▶ _EXERCISE PROMPT_: All of the records below need to be copied exactly.

:: DATA SECTION ::

## config.mk

```make
export PLATFORM = sky130hd
export DESIGN_NAME = interval_timer_bank_top
export DESIGN_NICKNAME = d
export VERILOG_FILES = /design/src/itb_pkg.sv /design/src/itb_cell.sv /design/src/interval_timer_bank_top.sv
export SDC_FILE = /design/constraint.sdc
export NUM_CORES = 2
export LEC_CHECK = 0
export ABC_AREA = 1
export BUFFER_PORTS_ARGS = -buffer_cell sky130_fd_sc_hd__buf_2
export CAP_MARGIN = 40
export CELL_PAD_IN_SITES_DETAIL_PLACEMENT = 2
export CELL_PAD_IN_SITES_GLOBAL_PLACEMENT = 2
export CORE_AREA = 2 2 412 414
export DETAILED_ROUTE_END_ITERATION = 8
export DIE_AREA = 0 0 414 416
export PLACE_DENSITY = 0.83
export SYNTH_ARGS = -nofsm -noshare
export SYNTH_HDL_FRONTEND = slang
export SYNTH_SLANG_ARGS = --single-unit
```

## constraint.sdc

```tcl
create_clock -name clk -period 85.9 [get_ports clk]
set_clock_uncertainty 0.2 [all_clocks]
set_input_delay 17.18 -clock clk [delete_from_list [all_inputs] [get_ports clk]]
set_output_delay 17.18 -clock clk [all_outputs]
set_load 0.01 [all_outputs]
```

:::

▶ _SOLVED PROBLEM_:
## config.mk

```make
export PLATFORM = sky130hd
export DESIGN_NAME = interval_timer_bank_top
export DESIGN_NICKNAME = d
export VERILOG_FILES = /design/src/itb_pkg.sv /design/src/itb_cell.sv /design/src/interval_timer_bank_top.sv
export SDC_FILE = /design/constraint.sdc
export NUM_CORES = 2
export LEC_CHECK = 0
export ABC_AREA = 1
export BUFFER_PORTS_ARGS = -buffer_cell sky130_fd_sc_hd__buf_2
export CAP_MARGIN = 40
export CELL_PAD_IN_SITES_DETAIL_PLACEMENT = 2
export CELL_PAD_IN_SITES_GLOBAL_PLACEMENT = 2
export CORE_AREA = 2 2 412 414
export DETAILED_ROUTE_END_ITERATION = 8
export DIE_AREA = 0 0 414 416
export PLACE_DENSITY = 0.83
export SYNTH_ARGS = -nofsm -noshare
export SYNTH_HDL_FRONTEND = slang
export SYNTH_SLANG_ARGS = --single-unit
```

## constraint.sdc

```tcl
create_clock -name clk -period 85.9 [get_ports clk]
set_clock_uncertainty 0.2 [all_clocks]
set_input_delay 17.18 -clock clk [delete_from_list [all_inputs] [get_ports clk]]
set_output_delay 17.18 -clock clk [all_outputs]
set_load 0.01 [all_outputs]
```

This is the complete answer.